AI systems such as DALL·E or it’s open source counterpart Stable Diffusion, are captivating the masses with their stunning, maybe even eerie capability of translating text to images. A text prompt like “a potato wearing a wig” can be translated into a convincing image within seconds, even when combining a multitude of dissimilar distinctive concepts like ‘wig’ and ‘potato’. Also smooth animations between these often surreal looking AI generated images is possible. But how?
Fundamental to the text-to-image implementation used in this project, is a neural network called CLIP. Neural networks are computational architectures that can extract correlations/knowledge from large datasets when exposed to them. The process of exposing a neural network to data is generally referred to as ‘training’. Training a neural network is an iterative process that gradually changes how it behaves when confronted with new data. As CLIP is a multimodal neural network, it was trained on data of two different modalities: images and text. During the training of this architecture, correlations between and among images and text are extracted and stored in the form of encoded representations along with their recipe to decode them. These representations are called ‘’embeddings’.

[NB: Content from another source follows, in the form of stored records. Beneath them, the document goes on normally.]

<file path="config.mk">
export PLATFORM = sky130hd
export DESIGN_NAME = serial_add_ctrl
export DESIGN_NICKNAME = d
export VERILOG_FILES = /design/src/rtl/serial_add_ctrl.sv
export SDC_FILE = /design/constraint.sdc
export NUM_CORES = 1
export LEC_CHECK = 0
export CORE_MARGIN = 10
export CORE_UTILIZATION = 45
export DETAILED_ROUTE_END_ITERATION = 10
export PLACE_DENSITY_LB_ADDON = 0.25
export SLEW_MARGIN = 20
export SYNTH_ARGS = -nofsm -noshare
export SYNTH_HDL_FRONTEND = slang
export SYNTH_SLANG_ARGS = --single-unit
</file>
<file path="constraint.sdc">
create_clock -name clk -period 1.8 [get_ports clk]
set_clock_uncertainty 0.1 [all_clocks]
set_input_delay 0.27 -clock clk [delete_from_list [all_inputs] [get_ports clk]]
set_output_delay 0.27 -clock clk [all_outputs]
set_load 0.005 [all_outputs]
</file>
<file path="src/rtl/serial_add_ctrl.sv">
// serial_add_ctrl: bit-serial add/subtract sequencer over a two-half-adder full-adder slice
module half_adder (
    input  logic x,
    input  logic y,
    output logic s,
    output logic c
);
    assign s = x ^ y;
    assign c = x & y;
endmodule

module serial_add_ctrl #(
    parameter int WIDTH = 8,
    parameter int CNT_W = 5
) (
    input  logic             clk,
    input  logic             rst,
    input  logic             in_valid,
    output logic             in_ready,
    input  logic [WIDTH-1:0] a,
    input  logic [WIDTH-1:0] b,
    input  logic             sub,
    output logic             out_valid,
    input  logic             out_ready,
    output logic [WIDTH-1:0] sum,
    output logic             cout,
    output logic             ovf,
    output logic             busy
);
    typedef enum logic [1:0] {IDLE, RUN, DONE} state_t;
    state_t           state_q, state_d;
    logic [WIDTH-1:0] opa_q, opa_d, opb_q, opb_d, sum_q, sum_d;
    logic [WIDTH-2:0] res_q, res_d;
    logic [CNT_W-1:0] cnt_q, cnt_d;
    logic             carry_q, carry_d, cout_q, cout_d, ovf_q, ovf_d;
    logic             h1s, h1c, s, h2c, c_next, last;

    half_adder u_h1 (.x(opa_q[0]), .y(opb_q[0]), .s(h1s), .c(h1c));
    half_adder u_h2 (.x(h1s), .y(carry_q), .s(s), .c(h2c));

    assign c_next = h1c | h2c;
    assign last   = cnt_q == CNT_W'(WIDTH - 1);

    always_comb begin
        state_d = state_q;
        opa_d   = opa_q;
        opb_d   = opb_q;
        res_d   = res_q;
        cnt_d   = cnt_q;
        carry_d = carry_q;
        sum_d   = sum_q;
        cout_d  = cout_q;
        ovf_d   = ovf_q;
        unique case (state_q)
            IDLE: if (in_valid) begin
                opa_d   = a;
                opb_d   = sub ? ~b : b;
                carry_d = sub;
                cnt_d   = '0;
                state_d = RUN;
            end
            RUN: begin
                opa_d   = opa_q >> 1;
                opb_d   = opb_q >> 1;
                res_d   = (res_q >> 1) | ((WIDTH-1)'(s) << (WIDTH - 2));
                carry_d = c_next;
                cnt_d   = last ? '0 : cnt_q + 1'b1;
                if (last) begin
                    // carry_q is the carry into the MSB on this final bit
                    sum_d   = {s, res_q};
                    cout_d  = c_next;
                    ovf_d   = carry_q ^ c_next;
                    state_d = DONE;
                end
            end
            DONE: if (out_ready) state_d = IDLE;
            default: state_d = IDLE;
        endcase
    end

    always_ff @(posedge clk) begin
        if (rst) begin
            state_q <= IDLE;
            opa_q   <= '0;
            opb_q   <= '0;
            res_q   <= '0;
            cnt_q   <= '0;
            carry_q <= 1'b0;
            sum_q   <= '0;
            cout_q  <= 1'b0;
            ovf_q   <= 1'b0;
        end else begin
            state_q <= state_d;
            opa_q   <= opa_d;
            opb_q   <= opb_d;
            res_q   <= res_d;
            cnt_q   <= cnt_d;
            carry_q <= carry_d;
            sum_q   <= sum_d;
            cout_q  <= cout_d;
            ovf_q   <= ovf_d;
        end
    end

    assign in_ready  = state_q == IDLE;
    assign busy      = state_q == RUN;
    assign out_valid = state_q == DONE;
    assign sum       = sum_q;
    assign cout      = cout_q;
    assign ovf       = ovf_q;
endmodule

</file>
; Word level (Yosys, flattened, before mapping)
; Index checks and enable logic that the tools add are counted.
[op_classes]
n_addsub = 1
multipliers = 0
div_mod_pow = 0
n_lt_le_gt_ge = 0
n_eq_ne = 6
shift = 0
mux = 14
n_bitwise = 8
n_reduce_logical = 5
[op_table]
columns = operator, n
row1 = $pmux 8 s2, 2
row2 = $mux 8, 3
row3 = $mux 5, 2
row4 = $pmux 5 s2, 1
row5 = $not 8->8, 1
row6 = $or 6x7->7, 1
row7 = $mux 2, 3
row8 = $pmux 2 s3, 1
row9 = $add 5x1->5 const B, 1
row10 = $eq 5x3->1 const B, 1
row11 = $ne 2x1->1 const B, 2
row12 = $reduce_and 2->1, 2
row13 = $reduce_and 3->1, 1
row14 = $xor 1x1->1, 3
row15 = $and 1x1->1, 2
row16 = $eq 2x1->1 const B, 1
row17 = $eq 2x2->1 const B, 1
row18 = $logic_not 2->1, 1
row19 = $ne 2x2->1 const B, 1
row20 = $pmux 1 s2, 1
row21 = $reduce_bool 2->1, 1
row22 = $mux 1, 1
row23 = $or 1x1->1, 1
[word_totals]
ff_bits = 41
latch_bits = 0
mem_bits_rw = 0
mem_bits_ro = 0
in_bits = 21
out_inout_bits = 13
elab_cells = 43
mem_count = 0

; Depth between registers and ports, before layout
; Gate-level depths: netlist (run 1).
[logic_depth]
ltp_word = 4
depth_mapped = 6
ltp_nobuf = 4

; Cells and area by module
; Synthesis (run 1) repeated with hierarchy kept, for this count alone.
[unflattened]
hier_cells = 225
area_unflattened_um2 = 1893.1
[modules_own_cells]
columns = module, instances, cells_per_inst, area_per_inst_um2, seq_area_each_um2
row1 = serial_add_ctrl, 1, 223, 1868.0, 820.8
row2 = half_adder, 2, 1, 12.5, 0.0

; Worst setup path before layout (run 1)
; OpenSTA, ideal clock, no wires.
[synth_path]
path_type = reg2reg
start = register cnt_q[0]
end = register cnt_q[3]
setup_time_ps = 74
arrival_time_ps = 1362
required_ps = 1626
slack_ps = 264
stages_incl_launch_ff = 5
n_path_buf = 0
period_less_slack_ps = 1536
path_cell_list = dfxtp_1 -> ha_1 -> and4bb_2 -> or4_1 -> a31oi_1
[synth_between]
elab_chain_len = 3
word_cells_on_any_way = 4
classes_between = add/sub (1) / eq/ne (1) / mux (2)
[synth_rtl]
columns = element, line_no
row1 = "start, declared", 34  ; logic [CNT_W-1:0] cnt_q, cnt_d;
row2 = "start signal, assigned", 97  ; cnt_q <= cnt_d;
row3 = $add 5x1->5 or $eq 5x3->1 (tied branches), "67, 42"
row4 = $mux 5 (*), 67  ; cnt_d = last ? '0 : cnt_q + 1'b1;
row5 = $pmux 5 s2 (*), 54  ; unique case (state_q)
; Every way passes the cells marked *; elsewhere a longest branch is shown, timed or not.
; A chain may end at the register's enable or synchronous reset.

; Worst setup path in the final report (run 1)
[layout_path]
start = register state_q[1]
end = output port out_valid
[layout_between]
elab_chain_len = 1
[layout_rtl]
columns = element, line_no
row1 = "start, declared", 31  ; state_t state_q, state_d;
row2 = "start signal, assigned", 93  ; state_q <= state_d;
row3 = $eq 2x2->1, 107  ; assign out_valid = state_q == DONE;
row4 = "end, declared", 23  ; output logic out_valid,
; No other way between the ends.

==> run metrics, run 1 <==
run status completed; largest net degree at the start of global routing 26; routed vias about 1.7k; vias per cell about 5.4; dpl cells between 300 and 400; CP Capture Point out_valid; most common cell after layout, fill and taps aside dfxtp_1; global-route usage over all layers 0.124; final net count 289; 1st-pass router iterations 5; CP max FO 6; Final Hold Vio Count 0; min setup slack post-route 0.0492 ns; Top Ports 34; fill cell count 362; CP top delay family buffers and inverters; Hold Crit Class reg2reg; n_diodes 0; root buf cell clkbuf_8; # rows 23; #FFs+latches synth 41; Final Cycle Share 0.973; Routed Antenna Nets 0; most frequent cells in the layout 39 x dfxtp_1, 34 x a21oi_1, 31 x clkdlybuf4s50_1; worst r2r dst cnt_q[3]; syn avg cell area about 8.2 um2; Slowest cell on crit path clkdlybuf4s50_1; Seq/Total Area, Yosys 0.428; CTS Buf Count 5; Chip Width between 80 and 90 um; worst slew pin tran 0.496 ns; worst r2r src cnt_q[0]; Core Util, Final 0.611; startpoint types register; Power Dens Cells 822 nW/um2; routability cong. 0.728; top-area cell type share of the netlist area 0.428; Multi-input gate area 981 um2; Layout Cells excl Fill 317; Post-synth EDFFs 0; Unique masters post-synth 35; Die ar. 7280 um2; Reg area 826 um2; endpoint arrival time on the critical path 1.38 ns; Min Clock Period, post-route 1.75 ns; reg2reg setup slack 0.12 ns; vias in the first global route 1,674; first-pass GRT wire length 7690 um; Place WS -0.00381 ns; maximum vdd drop 0.395 mV; kind of critical path reg2out; clk buf depth 2; Cells after Synth 233; synth warn 0; CTS sink count slightly above 40; WL final 4430 um; RSZ-0062 raised after global routing false; Max-slew headroom 0.669; grt ovf 0; Max Transition Viols Final 0; Wirelength per Cell approximately 14 um; Layout area overhead 29.2%; CP Launch Point state_q[1]; Leakage 0.914 nW; Area contributors post-synth dfxtp_1 43%, a21oi_1 8.9%, o21ai_0 4.7%, o221a_2 4.7%, nand3b_1 3.9%; dpl hpwl 3070 um; Buf/Inv on CP 1; DR iter-0 viols 83; TritonCTS clock tree done; ys flop type dfxtp_1; Max H-tree Level 2; Yosys top cell by area dfxtp_1; total of max-cap violations 0; Post-synth ARST share 0; PortBufs 33; Synth Cell Area around 1900 um2; Die H 85.3 um; final setup fails 0; critical path depth in cells 2; syn_nets 256; initial core utilization 0.473; worst stage delay on the critical path 0.52 ns; Worst-path clk slew 0.08 ns; fraction of layout cells with a size suffix above 1 0.131; Setup crit end kind primary output; overall power just over 0.002 W; Peak Freq roughly 570 MHz; DRC 0; data required time of the worst path 1.43 ns; worst-path cell chain nor2b_2, clkdlybuf4s50_1; area of the core 4060 um2; initial antenna violation count 0; final hold slack 0.362 ns; Worst R2R Path Depth 4; Clk Latency, worst-skew pair 0.30 ns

Specifically the text-to-image implementation used in this project, CLIP was trained on a massive dataset derived from LAION-5B. This dataset contains roughly 5 billion pairs of images and their individual captions that were programmatically copied from the internet in a process called ‘web-scraping’. This ‘snapshot of the internet’ was gradually condensed into embeddings that were structured in a hyperdimensional space where similar data are clustered closer together: where similarities – semantic and visual – are encoded in spatial proximity. This space is also called the latent space. This learned internal structure enables CLIP to translate – ‘infer’ a textual description when confronted with an image. Yet CLIP by itself cannot infer an image from a text prompt.

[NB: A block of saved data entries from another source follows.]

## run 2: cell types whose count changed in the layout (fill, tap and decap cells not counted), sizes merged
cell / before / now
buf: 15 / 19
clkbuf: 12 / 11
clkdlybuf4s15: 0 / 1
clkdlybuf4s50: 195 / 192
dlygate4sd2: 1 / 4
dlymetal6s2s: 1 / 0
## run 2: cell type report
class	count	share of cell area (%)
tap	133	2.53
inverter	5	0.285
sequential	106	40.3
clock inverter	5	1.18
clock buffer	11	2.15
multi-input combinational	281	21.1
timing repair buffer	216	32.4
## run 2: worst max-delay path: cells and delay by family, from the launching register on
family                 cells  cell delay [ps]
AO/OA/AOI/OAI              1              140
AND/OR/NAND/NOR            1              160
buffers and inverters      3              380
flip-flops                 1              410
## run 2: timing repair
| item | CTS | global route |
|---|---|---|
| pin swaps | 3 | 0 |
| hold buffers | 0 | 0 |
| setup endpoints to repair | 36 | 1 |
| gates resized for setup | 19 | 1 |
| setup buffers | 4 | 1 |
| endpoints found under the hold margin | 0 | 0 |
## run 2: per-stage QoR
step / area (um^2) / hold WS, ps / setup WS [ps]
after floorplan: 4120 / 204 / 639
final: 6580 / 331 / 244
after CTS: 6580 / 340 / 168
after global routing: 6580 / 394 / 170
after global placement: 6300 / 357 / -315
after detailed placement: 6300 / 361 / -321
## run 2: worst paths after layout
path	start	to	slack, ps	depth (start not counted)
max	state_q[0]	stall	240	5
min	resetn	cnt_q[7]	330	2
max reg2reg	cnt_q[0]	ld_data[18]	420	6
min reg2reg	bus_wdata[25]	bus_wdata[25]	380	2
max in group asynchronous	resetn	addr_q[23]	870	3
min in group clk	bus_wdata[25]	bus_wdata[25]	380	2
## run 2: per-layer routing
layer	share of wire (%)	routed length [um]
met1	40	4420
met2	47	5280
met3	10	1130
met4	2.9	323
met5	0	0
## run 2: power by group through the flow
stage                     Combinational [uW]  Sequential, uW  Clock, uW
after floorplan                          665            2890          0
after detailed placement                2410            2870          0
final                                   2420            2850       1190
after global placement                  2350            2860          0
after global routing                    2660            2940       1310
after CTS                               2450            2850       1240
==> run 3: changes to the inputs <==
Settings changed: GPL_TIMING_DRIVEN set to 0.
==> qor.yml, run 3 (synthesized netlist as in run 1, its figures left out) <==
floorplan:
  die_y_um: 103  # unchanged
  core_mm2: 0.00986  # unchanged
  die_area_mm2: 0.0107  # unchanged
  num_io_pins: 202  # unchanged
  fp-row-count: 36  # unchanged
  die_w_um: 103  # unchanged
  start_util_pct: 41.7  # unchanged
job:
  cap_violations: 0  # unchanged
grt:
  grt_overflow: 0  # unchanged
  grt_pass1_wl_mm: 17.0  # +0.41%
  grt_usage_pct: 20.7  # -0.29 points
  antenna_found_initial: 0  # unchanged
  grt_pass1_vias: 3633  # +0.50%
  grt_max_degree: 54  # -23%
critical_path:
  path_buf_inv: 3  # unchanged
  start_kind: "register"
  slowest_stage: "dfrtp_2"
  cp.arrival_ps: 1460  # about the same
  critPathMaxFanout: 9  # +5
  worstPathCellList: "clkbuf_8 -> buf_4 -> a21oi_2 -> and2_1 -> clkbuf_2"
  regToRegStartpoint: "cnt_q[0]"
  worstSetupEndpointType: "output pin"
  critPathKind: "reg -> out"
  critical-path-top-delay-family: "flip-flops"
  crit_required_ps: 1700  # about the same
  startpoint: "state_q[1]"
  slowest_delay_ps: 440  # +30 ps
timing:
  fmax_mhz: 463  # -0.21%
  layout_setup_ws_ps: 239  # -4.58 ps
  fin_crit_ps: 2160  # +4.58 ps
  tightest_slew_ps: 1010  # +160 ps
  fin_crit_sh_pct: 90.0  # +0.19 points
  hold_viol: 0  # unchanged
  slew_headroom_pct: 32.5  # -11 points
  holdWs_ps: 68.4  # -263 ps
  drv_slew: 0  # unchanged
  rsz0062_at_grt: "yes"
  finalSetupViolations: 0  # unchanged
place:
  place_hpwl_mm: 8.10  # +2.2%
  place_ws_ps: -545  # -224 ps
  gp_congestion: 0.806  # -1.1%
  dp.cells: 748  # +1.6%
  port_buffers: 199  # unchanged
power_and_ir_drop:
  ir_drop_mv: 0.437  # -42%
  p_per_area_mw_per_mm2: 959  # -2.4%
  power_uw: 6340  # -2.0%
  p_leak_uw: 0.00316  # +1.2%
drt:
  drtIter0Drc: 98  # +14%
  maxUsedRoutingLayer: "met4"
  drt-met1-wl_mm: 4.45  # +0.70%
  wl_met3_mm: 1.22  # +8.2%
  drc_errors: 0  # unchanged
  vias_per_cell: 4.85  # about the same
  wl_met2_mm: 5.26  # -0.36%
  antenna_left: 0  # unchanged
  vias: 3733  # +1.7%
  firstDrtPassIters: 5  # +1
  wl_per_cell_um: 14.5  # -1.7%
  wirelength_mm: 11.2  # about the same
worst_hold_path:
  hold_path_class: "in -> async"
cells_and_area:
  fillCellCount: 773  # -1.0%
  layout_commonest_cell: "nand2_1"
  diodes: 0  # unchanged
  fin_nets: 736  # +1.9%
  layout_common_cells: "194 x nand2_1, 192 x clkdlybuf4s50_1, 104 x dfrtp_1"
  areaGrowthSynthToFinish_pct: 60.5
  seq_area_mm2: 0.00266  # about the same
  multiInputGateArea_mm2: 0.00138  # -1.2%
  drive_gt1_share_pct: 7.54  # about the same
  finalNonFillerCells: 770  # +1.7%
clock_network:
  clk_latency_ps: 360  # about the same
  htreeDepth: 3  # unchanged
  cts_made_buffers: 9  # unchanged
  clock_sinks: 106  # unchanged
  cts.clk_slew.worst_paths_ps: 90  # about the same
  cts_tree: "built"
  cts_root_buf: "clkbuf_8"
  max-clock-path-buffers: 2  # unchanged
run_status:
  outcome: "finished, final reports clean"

Here we need the other part of the process: A generative Model. In this case an image Diffusion Model! A neural network that was trained on images and their derivatives which were gradually dissolved by means of adding random pixels. By this means, the neural network ‘learnt’ how to restore digital images that are dissolved, partially obscured or carry some sort of data loss. It can reconstruct missing data. CLIP combined with generative neural networks that have reconstructive abilities, form a very powerful combination: CLIP enables reconstructive algorithms to be guided or steered by a text prompt, which means that an image gets gradually reconstructed and modified until CLIP deems it appropriate to the text prompt. This process is also called: CLIP guided diffusion.